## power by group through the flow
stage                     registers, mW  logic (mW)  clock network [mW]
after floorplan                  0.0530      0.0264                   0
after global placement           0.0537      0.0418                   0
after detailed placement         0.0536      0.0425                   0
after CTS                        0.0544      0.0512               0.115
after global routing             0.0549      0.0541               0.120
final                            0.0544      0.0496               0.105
`src/rtl/core/lps_pkg.sv`:
```
// lps_pkg: shared types for the line pixel stepper.
// Command codes and the per-axis step direction encoding.
// No dependencies.
package lps_pkg;

   typedef enum logic {
      CMD_START = 1'b0,
      CMD_NEXT  = 1'b1
   } cmd_type;

   // two's complement view of -1, 0, +1
   typedef enum logic [1:0] {
      STEP_ZERO = 2'b00,
      STEP_POS  = 2'b01,
      STEP_NEG  = 2'b11
   } step_type;

   localparam int unsigned COLOR_BITS = 32;

endpackage

```
`src/rtl/core/lps_axis_setup.sv`:
```
// lps_axis_setup: absolute delta and step direction of one axis.
// Depends on lps_pkg.
module lps_axis_setup
   import lps_pkg::*;
#(
   parameter int unsigned COORD_BITS = 11
) (
   input  logic [COORD_BITS-1:0] coord_a,
   input  logic [COORD_BITS-1:0] coord_b,
   output logic [COORD_BITS-1:0] mag,
   output step_type              dir
);

   always_comb begin
      if (coord_b > coord_a) begin
         mag = coord_b - coord_a;
         dir = STEP_POS;
      end else if (coord_b == coord_a) begin
         mag = '0;
         dir = STEP_ZERO;
      end else begin
         mag = coord_a - coord_b;
         dir = STEP_NEG;
      end
   end

endmodule

```
`src/rtl/core/lps_axis_advance.sv`:
```
// lps_axis_advance: one error-accumulator step of one axis.
// Depends on lps_pkg.
module lps_axis_advance
   import lps_pkg::*;
#(
   parameter int unsigned COORD_BITS = 11
) (
   input  logic [COORD_BITS:0]   err,
   input  logic [COORD_BITS-1:0] mag,
   input  logic [COORD_BITS-1:0] major,
   input  step_type              dir,
   input  logic [COORD_BITS-1:0] pos,
   output logic [COORD_BITS:0]   err_next,
   output logic [COORD_BITS-1:0] pos_next
);

   logic [COORD_BITS:0] sum;
   logic                over;

   assign sum  = err + {1'b0, mag};
   assign over = sum > {1'b0, major};

   always_comb begin
      err_next = sum;
      pos_next = pos;
      if (over) begin
         err_next = sum - {1'b0, major};
         case (dir)
            STEP_POS: pos_next = pos + {{(COORD_BITS-1){1'b0}}, 1'b1};
            STEP_NEG: pos_next = pos - {{(COORD_BITS-1){1'b0}}, 1'b1};
            default:  pos_next = pos;
         endcase
      end
   end

endmodule

```
`src/rtl/core/line_pixel_stepper_top.sv`:
```
// line_pixel_stepper_top: line rasterizer, at most one pixel per beat.
// Depends on lps_pkg, lps_axis_setup, lps_axis_advance.
//
// Usage:
//   req_* channel (valid/ready): req_command CMD_START loads two endpoints
//   and yields the first pixel; CMD_NEXT yields the next pixel of the line.
//   A line of major length N gives N+1 pixels; the last carries rsp_is_last.
//   A next beat with no active line gives a response with rsp_pixel_valid=0.
//   rsp_* channel (valid/ready): one response beat per request beat.
//   csr_wr_en/csr_wr_data: draw color, write only while the block is idle.
// Response: registered, valid in the cycle after the request beat.
// Throughput: one request beat per cycle unless a held response stalls it; the
//   line state update (add, compare, subtract per axis) completes in the accept
//   cycle, so consecutive steps chain with no bubble.
// Stall: the single response register holds while rsp_ready is low;
//   req_ready = !rsp_valid || rsp_ready, so a taken response frees the
//   slot in the same cycle.
// Reset: synchronous, clears line state, color and the response slot.
module line_pixel_stepper_top
   import lps_pkg::*;
#(
   parameter int unsigned COORD_BITS = 11
) (
   input  logic                  clock,
   input  logic                  reset,
   input  logic                  req_valid,
   output logic                  req_ready,
   input  logic                  req_command,
   input  logic [COORD_BITS-1:0] req_start_x,
   input  logic [COORD_BITS-1:0] req_start_y,
   input  logic [COORD_BITS-1:0] req_end_x,
   input  logic [COORD_BITS-1:0] req_end_y,
   output logic                  rsp_valid,
   input  logic                  rsp_ready,
   output logic [COORD_BITS-1:0] rsp_pixel_x,
   output logic [COORD_BITS-1:0] rsp_pixel_y,
   output logic [COLOR_BITS-1:0] rsp_pixel_color,
   output logic                  rsp_pixel_valid,
   output logic                  rsp_is_last,
   input  logic                  csr_wr_en,
   input  logic [COLOR_BITS-1:0] csr_wr_data
);

   logic [COLOR_BITS-1:0] color_ff, color_in;
   logic [COORD_BITS-1:0] cur_x_ff, cur_x_in, cur_y_ff, cur_y_in;
   logic [COORD_BITS:0]   err_x_ff, err_x_in, err_y_ff, err_y_in;
   logic [COORD_BITS-1:0] abs_dx_ff, abs_dx_in, abs_dy_ff, abs_dy_in;
   logic [COORD_BITS-1:0] major_ff, major_in;
   step_type              step_x_ff, step_x_in, step_y_ff, step_y_in;
   logic [COORD_BITS-1:0] left_ff, left_in;

   logic                  out_valid_ff, out_valid_in;
   logic [COORD_BITS-1:0] out_x_ff, out_x_in, out_y_ff, out_y_in;
   logic [COLOR_BITS-1:0] out_color_ff, out_color_in;
   logic                  out_pix_ff, out_pix_in, out_last_ff, out_last_in;

   logic                  accept;
   logic [COORD_BITS-1:0] new_dx, new_dy, new_major;
   step_type              new_sx, new_sy;
   logic [COORD_BITS:0]   adv_err_x, adv_err_y;
   logic [COORD_BITS-1:0] adv_x, adv_y;

   assign req_ready = !out_valid_ff || rsp_ready;
   assign accept    = req_valid && req_ready;

   lps_axis_setup #(.COORD_BITS(COORD_BITS)) u_setup_x (
      .coord_a (req_start_x),
      .coord_b (req_end_x),
      .mag     (new_dx),
      .dir     (new_sx)
   );

   lps_axis_setup #(.COORD_BITS(COORD_BITS)) u_setup_y (
      .coord_a (req_start_y),
      .coord_b (req_end_y),
      .mag     (new_dy),
      .dir     (new_sy)
   );

   assign new_major = (new_dx > new_dy) ? new_dx : new_dy;

   lps_axis_advance #(.COORD_BITS(COORD_BITS)) u_adv_x (
      .err      (err_x_ff),
      .mag      (abs_dx_ff),
      .major    (major_ff),
      .dir      (step_x_ff),
      .pos      (cur_x_ff),
      .err_next (adv_err_x),
      .pos_next (adv_x)
   );

   lps_axis_advance #(.COORD_BITS(COORD_BITS)) u_adv_y (
      .err      (err_y_ff),
      .mag      (abs_dy_ff),
      .major    (major_ff),
      .dir      (step_y_ff),
      .pos      (cur_y_ff),
      .err_next (adv_err_y),
      .pos_next (adv_y)
   );

   always_comb begin
      color_in     = csr_wr_en ? csr_wr_data : color_ff;
      cur_x_in     = cur_x_ff;
      cur_y_in     = cur_y_ff;
      err_x_in     = err_x_ff;
      err_y_in     = err_y_ff;
      abs_dx_in    = abs_dx_ff;
      abs_dy_in    = abs_dy_ff;
      major_in     = major_ff;
      step_x_in    = step_x_ff;
      step_y_in    = step_y_ff;
      left_in      = left_ff;
      out_valid_in = out_valid_ff && !rsp_ready;
      out_x_in     = out_x_ff;
      out_y_in     = out_y_ff;
      out_color_in = out_color_ff;
      out_pix_in   = out_pix_ff;
      out_last_in  = out_last_ff;
      if (accept) begin
         out_valid_in = 1'b1;
         out_x_in     = '0;
         out_y_in     = '0;
         out_color_in = '0;
         out_pix_in   = 1'b0;
         out_last_in  = 1'b0;
         if (cmd_type'(req_command) == CMD_START) begin
            cur_x_in     = req_start_x;
            cur_y_in     = req_start_y;
            abs_dx_in    = new_dx;
            abs_dy_in    = new_dy;
            step_x_in    = new_sx;
            step_y_in    = new_sy;
            major_in     = new_major;
            err_x_in     = {1'b0, new_dx};
            err_y_in     = {1'b0, new_dy};
            left_in      = new_major;
            out_x_in     = req_start_x;
            out_y_in     = req_start_y;
            out_color_in = color_ff;
            out_pix_in   = 1'b1;
            out_last_in  = (new_major == '0);
         end else if (left_ff != '0) begin
            cur_x_in     = adv_x;
            cur_y_in     = adv_y;
            err_x_in     = adv_err_x;
            err_y_in     = adv_err_y;
            left_in      = left_ff - {{(COORD_BITS-1){1'b0}}, 1'b1};
            out_x_in     = adv_x;
            out_y_in     = adv_y;
            out_color_in = color_ff;
            out_pix_in   = 1'b1;
            out_last_in  = (left_ff == {{(COORD_BITS-1){1'b0}}, 1'b1});
         end
      end
   end

   always_ff @(posedge clock) begin
      if (reset) begin
         color_ff     <= '0;
         cur_x_ff     <= '0;
         cur_y_ff     <= '0;
         err_x_ff     <= '0;
         err_y_ff     <= '0;
         abs_dx_ff    <= '0;
         abs_dy_ff    <= '0;
         major_ff     <= '0;
         step_x_ff    <= STEP_ZERO;
         step_y_ff    <= STEP_ZERO;
         left_ff      <= '0;
         out_valid_ff <= 1'b0;
      end else begin
         color_ff     <= color_in;
         cur_x_ff     <= cur_x_in;
         cur_y_ff     <= cur_y_in;
         err_x_ff     <= err_x_in;
         err_y_ff     <= err_y_in;
         abs_dx_ff    <= abs_dx_in;
         abs_dy_ff    <= abs_dy_in;
         major_ff     <= major_in;
         step_x_ff    <= step_x_in;
         step_y_ff    <= step_y_in;
         left_ff      <= left_in;
         out_valid_ff <= out_valid_in;
      end
   end

   always_ff @(posedge clock) begin
      out_x_ff     <= out_x_in;
      out_y_ff     <= out_y_in;
      out_color_ff <= out_color_in;
      out_pix_ff   <= out_pix_in;
      out_last_ff  <= out_last_in;
   end

   assign rsp_valid       = out_valid_ff;
   assign rsp_pixel_x     = out_x_ff;
   assign rsp_pixel_y     = out_y_ff;
   assign rsp_pixel_color = out_color_ff;
   assign rsp_pixel_valid = out_pix_ff;
   assign rsp_is_last     = out_last_ff;

`ifndef ASSERT_OFF
   a_err_x_bound: assert property (@(posedge clock) disable iff (reset)
      err_x_ff <= {1'b0, major_ff})
      else $error("x error accumulator above major length");

   a_err_y_bound: assert property (@(posedge clock) disable iff (reset)
      err_y_ff <= {1'b0, major_ff})
      else $error("y error accumulator above major length");

   a_major_is_delta: assert property (@(posedge clock) disable iff (reset)
      major_ff == abs_dx_ff || major_ff == abs_dy_ff)
      else $error("major length matches neither delta");

   a_last_is_pixel: assert property (@(posedge clock) disable iff (reset)
      rsp_valid && rsp_is_last |-> rsp_pixel_valid)
      else $error("last flag on an empty beat");

   a_point_line: assert property (@(posedge clock) disable iff (reset)
      accept && req_command == CMD_START && req_start_x == req_end_x &&
      req_start_y == req_end_y |=> rsp_valid && rsp_is_last && left_ff == '0)
      else $error("single point line not closed on first pixel");
`endif

endmodule

```
### src/design/hdle_pkg.sv
// Shared types, constants and character helpers for the hex dump line encoder.
`default_nettype none

package hdle_pkg;

    localparam int BYTES_PER_LINE = 16;
    localparam int ADDRESS_DIGITS = 8;
    localparam int FIFO_DEPTH     = 4;

    localparam int POS_W  = $clog2(BYTES_PER_LINE);
    localparam int CNT_W  = $clog2(BYTES_PER_LINE + 1);
    localparam int DIG_W  = (ADDRESS_DIGITS > 1) ? $clog2(ADDRESS_DIGITS) : 1;
    localparam int FPTR_W = (FIFO_DEPTH > 1) ? $clog2(FIFO_DEPTH) : 1;
    localparam int FCNT_W = $clog2(FIFO_DEPTH + 1);

    typedef logic [POS_W-1:0]  t_pos;
    typedef logic [CNT_W-1:0]  t_cnt;
    typedef logic [DIG_W-1:0]  t_dig;
    typedef logic [FPTR_W-1:0] t_fptr;
    typedef logic [FCNT_W-1:0] t_fcnt;

    typedef enum logic {
        REQ_DATA = 1'b0,
        REQ_END  = 1'b1
    } t_req;

    typedef enum logic {
        CFG_GROUP_MASK = 1'b0,
        CFG_ISO_MODE   = 1'b1
    } t_cfg_idx;

    localparam logic [7:0] CH_SPACE   = 8'h20;
    localparam logic [7:0] CH_COLON   = 8'h3A;
    localparam logic [7:0] CH_DOT     = 8'h2E;
    localparam logic [7:0] CH_NEWLINE = 8'h0A;
    localparam logic [7:0] CH_ZERO    = 8'h30;

    typedef struct packed {
        logic        is_end;
        logic        hdr;
        logic        close;
        t_pos        pos;
        logic [7:0]  data;
        logic [7:0]  txt;
        logic [31:0] addr;
    } t_cmd;

    function automatic logic [7:0] hex_char(input logic [3:0] nib);
        logic [7:0] v;
        v = 8'(nib);
        hex_char = (nib < 4'd10) ? (8'h30 + v) : (8'h57 + v);
    endfunction

    function automatic logic [7:0] printable(input logic [7:0] c, input logic iso);
        logic dot;
        dot = (c < 8'h20) ||
              (iso ? ((c >= 8'h7F) && (c < 8'hA0)) : (c >= 8'h7F));
        printable = dot ? CH_DOT : c;
    endfunction

    function automatic logic group_hit(input t_pos pos, input logic [2:0] gm);
        logic [7:0] p;
        logic [7:0] m;
        p = 8'(pos);
        m = 8'(gm);
        group_hit = ((p & m) == m);
    endfunction

endpackage

`default_nettype wire

### src/design/hdle_in_if.sv
// Input channel: byte or end-of-stream beats.
`default_nettype none

interface hdle_in_if;
    logic       valid;
    logic       ready;
    logic       req_type;
    logic [7:0] data_byte;

    modport source (output valid, output req_type, output data_byte, input ready);
    modport sink   (input valid, input req_type, input data_byte, output ready);
endinterface

`default_nettype wire

### src/design/hdle_out_if.sv
// Output channel: one dump character per beat.
`default_nettype none

interface hdle_out_if;
    logic       valid;
    logic       ready;
    logic [7:0] out_char;
    logic       last_of_run;

    modport source (output valid, output out_char, output last_of_run, input ready);
    modport sink   (input valid, input out_char, input last_of_run, output ready);
endinterface

`default_nettype wire

### src/design/hex_dump_line_encoder.sv
// Top level: configuration registers, front end, command queue and character sequencer.
//
//   channel  | dir | beat contents
//   i_in     | in  | req_type, data_byte
//   o_out    | out | out_char, last_of_run (one character per beat)
//   i_cfg_*  | in  | register index, write data (group_mask, iso_mode)
//
// The sequencer emits one character per cycle while the output is not stalled:
// two hex digits per byte, plus a space on a group boundary; the address and
// separator open a line, text and newline close it; end beats pad, then close.
// The character sequencer sets the rate; the front end takes a beat per
// cycle while the four-entry command queue has room.
// Reset is synchronous, active low, and clears line position, address and queue.
// A stalled output holds its beat in the output register.
`default_nettype none

module hex_dump_line_encoder import hdle_pkg::*; (
    input  wire logic       i_clk,
    input  wire logic       i_rst_n,
    input  wire logic       i_cfg_we,
    input  wire logic       i_cfg_idx,
    input  wire logic [2:0] i_cfg_data,
    hdle_in_if.sink         i_in,
    hdle_out_if.source      o_out
);

    logic [2:0] r_group_mask;
    logic       r_iso_mode;
    logic       fifo_full;
    logic       fifo_empty;
    logic       push;
    logic       pop;
    t_cmd       cmd_in;
    t_cmd       cmd_out;

    always_ff @(posedge i_clk) begin
        if (!i_rst_n) begin
            r_group_mask <= 3'd1;
            r_iso_mode   <= 1'b0;
        end else if (i_cfg_we) begin
            unique case (t_cfg_idx'(i_cfg_idx))
                CFG_GROUP_MASK: r_group_mask <= i_cfg_data;
                CFG_ISO_MODE:   r_iso_mode   <= i_cfg_data[0];
                default:        r_iso_mode   <= r_iso_mode;
            endcase
        end
    end

    hdle_front u_front (
        .i_clk       (i_clk),
        .i_rst_n     (i_rst_n),
        .i_iso_mode  (r_iso_mode),
        .i_in        (i_in),
        .i_fifo_full (fifo_full),
        .o_push      (push),
        .o_cmd       (cmd_in)
    );

    hdle_fifo u_fifo (
        .i_clk   (i_clk),
        .i_rst_n (i_rst_n),
        .i_push  (push),
        .i_cmd   (cmd_in),
        .i_pop   (pop),
        .o_full  (fifo_full),
        .o_empty (fifo_empty),
        .o_cmd   (cmd_out)
    );

    hdle_back u_back (
        .i_clk        (i_clk),
        .i_rst_n      (i_rst_n),
        .i_group_mask (r_group_mask),
        .i_fifo_empty (fifo_empty),
        .i_cmd        (cmd_out),
        .o_pop        (pop),
        .o_out        (o_out)
    );

endmodule

`default_nettype wire

### src/design/hdle_front.sv
// Front end: accepts input beats, tracks line position and address, builds commands.
`default_nettype none

module hdle_front import hdle_pkg::*; (
    input  wire logic i_clk,
    input  wire logic i_rst_n,
    input  wire logic i_iso_mode,
    hdle_in_if.sink   i_in,
    input  wire logic i_fifo_full,
    output logic      o_push,
    output t_cmd      o_cmd
);

    t_pos        r_pos;
    logic [31:0] r_addr;
    logic        accept;
    logic        is_end;
    logic        closing;

    assign i_in.ready = !i_fifo_full;
    assign accept     = i_in.valid && i_in.ready;
    assign is_end     = (t_req'(i_in.req_type) == REQ_END);
    assign closing    = (r_pos == t_pos'(BYTES_PER_LINE - 1));

    always_comb begin
        o_cmd.is_end = is_end;
        o_cmd.hdr    = (r_pos == '0);
        o_cmd.close  = is_end || closing;
        o_cmd.pos    = r_pos;
        o_cmd.data   = i_in.data_byte;
        o_cmd.txt    = printable(i_in.data_byte, i_iso_mode);
        o_cmd.addr   = r_addr;
        // drop an end beat on an empty line
        o_push       = accept && (!is_end || (r_pos != '0));
    end

    always_ff @(posedge i_clk) begin
        if (!i_rst_n) begin
            r_pos  <= '0;
            r_addr <= '0;
        end else if (accept) begin
            if (is_end) begin
                r_pos  <= '0;
                r_addr <= '0;
            end else if (closing) begin
                r_pos  <= '0;
                r_addr <= r_addr + 32'(BYTES_PER_LINE);
            end else begin
                r_pos  <= r_pos + t_pos'(1);
            end
        end
    end

endmodule

`default_nettype wire

### src/design/hdle_fifo.sv
// Command queue between front end and character sequencer.
`default_nettype none

module hdle_fifo import hdle_pkg::*; (
    input  wire logic i_clk,
    input  wire logic i_rst_n,
    input  wire logic i_push,
    input  wire t_cmd i_cmd,
    input  wire logic i_pop,
    output logic      o_full,
    output logic      o_empty,
    output t_cmd      o_cmd
);

    t_cmd  r_mem [FIFO_DEPTH];
    t_fptr r_wr;
    t_fptr r_rd;
    t_fcnt r_cnt;
    logic  do_push;
    logic  do_pop;

    assign o_full  = (r_cnt == t_fcnt'(FIFO_DEPTH));
    assign o_empty = (r_cnt == '0);
    assign o_cmd   = r_mem[r_rd];
    assign do_push = i_push && !o_full;
    assign do_pop  = i_pop && !o_empty;

    always_ff @(posedge i_clk) begin
        if (do_push) begin
            r_mem[r_wr] <= i_cmd;
        end
    end

    always_ff @(posedge i_clk) begin
        if (!i_rst_n) begin
            r_wr  <= '0;
            r_rd  <= '0;
            r_cnt <= '0;
        end else begin
            if (do_push) begin
                r_wr <= (r_wr == t_fptr'(FIFO_DEPTH - 1)) ? '0 : r_wr + t_fptr'(1);
            end
            if (do_pop) begin
                r_rd <= (r_rd == t_fptr'(FIFO_DEPTH - 1)) ? '0 : r_rd + t_fptr'(1);
            end
            if (do_push && !do_pop) begin
                r_cnt <= r_cnt + t_fcnt'(1);
            end else if (do_pop && !do_push) begin
                r_cnt <= r_cnt - t_fcnt'(1);
            end
        end
    end

endmodule

`default_nettype wire

### src/design/hdle_back.sv
// Back end: steps through each command and emits dump characters.
`default_nettype none

module hdle_back import hdle_pkg::*; (
    input  wire logic       i_clk,
    input  wire logic       i_rst_n,
    input  wire logic [2:0] i_group_mask,
    input  wire logic       i_fifo_empty,
    input  wire t_cmd       i_cmd,
    output logic            o_pop,
    hdle_out_if.source      o_out
);

    typedef enum logic [3:0] {
        PH_ADDR, PH_COLON, PH_SPACE, PH_HI, PH_LO, PH_GRP,
        PH_PAD1, PH_PAD2, PH_PADG, PH_CSP, PH_TXT, PH_NL
    } t_phase;

    logic       r_busy;
    t_phase     r_phase;
    t_cmd       r_cmd;
    t_dig       r_dig;
    t_cnt       r_idx;
    logic [7:0] r_text [BYTES_PER_LINE];
    logic       r_ov;
    logic [7:0] r_char;
    logic       r_last;

    logic       n_busy;
    t_phase     n_phase;
    t_dig       n_dig;
    t_cnt       n_idx;

    logic       step;
    logic       done;
    logic [7:0] cur_char;
    logic       cur_last;
    logic       hit_pos;
    logic       hit_idx;
    logic       pad_end;
    t_cnt       txt_n;
    logic [2:0] sel;

    assign o_out.valid       = r_ov;
    assign o_out.out_char    = r_char;
    assign o_out.last_of_run = r_last;

    assign step    = r_busy && (!r_ov || o_out.ready);
    assign hit_pos = group_hit(r_cmd.pos, i_group_mask);
    assign hit_idx = group_hit(r_idx[POS_W-1:0], i_group_mask);
    assign pad_end = (r_idx == t_cnt'(BYTES_PER_LINE - 1));
    assign txt_n   = r_cmd.is_end ? t_cnt'(r_cmd.pos) : t_cnt'(BYTES_PER_LINE);
    assign sel     = 3'(r_dig);
    assign done    = step && cur_last;
    assign o_pop   = !i_fifo_empty && (!r_busy || done);

    always_comb begin
        cur_char = CH_SPACE;
        cur_last = 1'b0;
        unique case (r_phase)
            PH_ADDR: begin
                cur_char = (32'(r_dig) >= 32'd8) ? CH_ZERO
                         : hex_char(4'(r_cmd.addr >> {sel, 2'b00}));
            end
            PH_COLON: cur_char = CH_COLON;
            PH_SPACE: cur_char = CH_SPACE;
            PH_HI:    cur_char = hex_char(r_cmd.data[7:4]);
            PH_LO: begin
                cur_char = hex_char(r_cmd.data[3:0]);
                cur_last = !hit_pos && !r_cmd.close;
            end
            PH_GRP: begin
                cur_char = CH_SPACE;
                cur_last = !r_cmd.close;
            end
            PH_PAD1, PH_PAD2, PH_PADG, PH_CSP: cur_char = CH_SPACE;
            PH_TXT:   cur_char = r_text[r_idx[POS_W-1:0]];
            PH_NL: begin
                cur_char = CH_NEWLINE;
                cur_last = 1'b1;
            end
            default:  cur_char = CH_SPACE;
        endcase
    end

    always_comb begin
        n_busy  = r_busy;
        n_phase = r_phase;
        n_dig   = r_dig;
        n_idx   = r_idx;
        if (step) begin
            unique case (r_phase)
                PH_ADDR: begin
                    if (r_dig == '0) begin
                        n_phase = PH_COLON;
                    end else begin
                        n_dig = r_dig - t_dig'(1);
                    end
                end
                PH_COLON: n_phase = PH_SPACE;
                PH_SPACE: n_phase = PH_HI;
                PH_HI:    n_phase = PH_LO;
                PH_LO: begin
                    if (hit_pos) begin
                        n_phase = PH_GRP;
                    end else if (r_cmd.close) begin
                        n_phase = PH_CSP;
                    end
                end
                PH_GRP: begin
                    if (r_cmd.close) begin
                        n_phase = PH_CSP;
                    end
                end
                PH_PAD1: n_phase = PH_PAD2;
                PH_PAD2, PH_PADG: begin
                    if ((r_phase == PH_PAD2) && hit_idx) begin
                        n_phase = PH_PADG;
                    end else if (pad_end) begin
                        n_phase = PH_CSP;
                    end else begin
                        n_phase = PH_PAD1;
                        n_idx   = r_idx + t_cnt'(1);
                    end
                end
                PH_CSP: begin
                    n_phase = PH_TXT;
                    n_idx   = '0;
                end
                PH_TXT: begin
                    if (r_idx == txt_n - t_cnt'(1)) begin
                        n_phase = PH_NL;
                    end else begin
                        n_idx = r_idx + t_cnt'(1);
                    end
                end
                PH_NL: n_phase = PH_NL;
                default: n_phase = PH_NL;
            endcase
            if (cur_last) begin
                n_busy = 1'b0;
            end
        end
        if (o_pop) begin
            n_busy = 1'b1;
            n_dig  = t_dig'(ADDRESS_DIGITS - 1);
            n_idx  = t_cnt'(i_cmd.pos);
            if (i_cmd.is_end) begin
                n_phase = PH_PAD1;
            end else if (i_cmd.hdr) begin
                n_phase = PH_ADDR;
            end else begin
                n_phase = PH_HI;
            end
        end
    end

    always_ff @(posedge i_clk) begin
        if (o_pop) begin
            r_cmd <= i_cmd;
            if (!i_cmd.is_end) begin
                r_text[i_cmd.pos] <= i_cmd.txt;
            end
        end
        if (step) begin
            r_char <= cur_char;
            r_last <= cur_last;
        end
        r_dig <= n_dig;
        r_idx <= n_idx;
    end

    always_ff @(posedge i_clk) begin
        if (!i_rst_n) begin
            r_busy  <= 1'b0;
            r_phase <= PH_NL;
            r_ov    <= 1'b0;
        end else begin
            r_busy  <= n_busy;
            r_phase <= n_phase;
            if (step) begin
                r_ov <= 1'b1;
            end else if (o_out.ready) begin
                r_ov <= 1'b0;
            end
        end
    end

endmodule

`default_nettype wire
### src/flat_wrapper.sv
// flat-port wrapper written by rule: the top's interface ports become plain ports
module hex_dump_line_encoder_flat import hdle_pkg::*;
  (i_clk, i_rst_n, i_cfg_we, i_cfg_idx, i_cfg_data, i_in_valid, i_in_req_type, i_in_data_byte, i_in_ready, o_out_valid, o_out_out_char, o_out_last_of_run, o_out_ready);
  hdle_in_if i_in_i ();
  hdle_out_if o_out_i ();
  input  wire logic i_clk;
  input  wire logic i_rst_n;
  input  wire logic i_cfg_we;
  input  wire logic i_cfg_idx;
  input  wire logic [2:0] i_cfg_data;
  input wire logic [$bits(i_in_i.valid)-1:0] i_in_valid;
  input wire logic [$bits(i_in_i.req_type)-1:0] i_in_req_type;
  input wire logic [$bits(i_in_i.data_byte)-1:0] i_in_data_byte;
  output wire logic [$bits(i_in_i.ready)-1:0] i_in_ready;
  output wire logic [$bits(o_out_i.valid)-1:0] o_out_valid;
  output wire logic [$bits(o_out_i.out_char)-1:0] o_out_out_char;
  output wire logic [$bits(o_out_i.last_of_run)-1:0] o_out_last_of_run;
  input wire logic [$bits(o_out_i.ready)-1:0] o_out_ready;
  assign i_in_i.valid = i_in_valid;
  assign i_in_i.req_type = i_in_req_type;
  assign i_in_i.data_byte = i_in_data_byte;
  assign i_in_ready = i_in_i.ready;
  assign o_out_valid = o_out_i.valid;
  assign o_out_out_char = o_out_i.out_char;
  assign o_out_last_of_run = o_out_i.last_of_run;
  assign o_out_i.ready = o_out_ready;
  hex_dump_line_encoder u_core (.i_clk(i_clk), .i_rst_n(i_rst_n), .i_cfg_we(i_cfg_we), .i_cfg_idx(i_cfg_idx), .i_cfg_data(i_cfg_data), .i_in(i_in_i), .o_out(o_out_i));
endmodule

==============================

[What you should do] Which lines of the records above contain the word "automatic"? Report each one.

[Task response]
    function automatic logic [7:0] hex_char(input logic [3:0] nib);
    function automatic logic [7:0] printable(input logic [7:0] c, input logic iso);
    function automatic logic group_hit(input t_pos pos, input logic [2:0] gm);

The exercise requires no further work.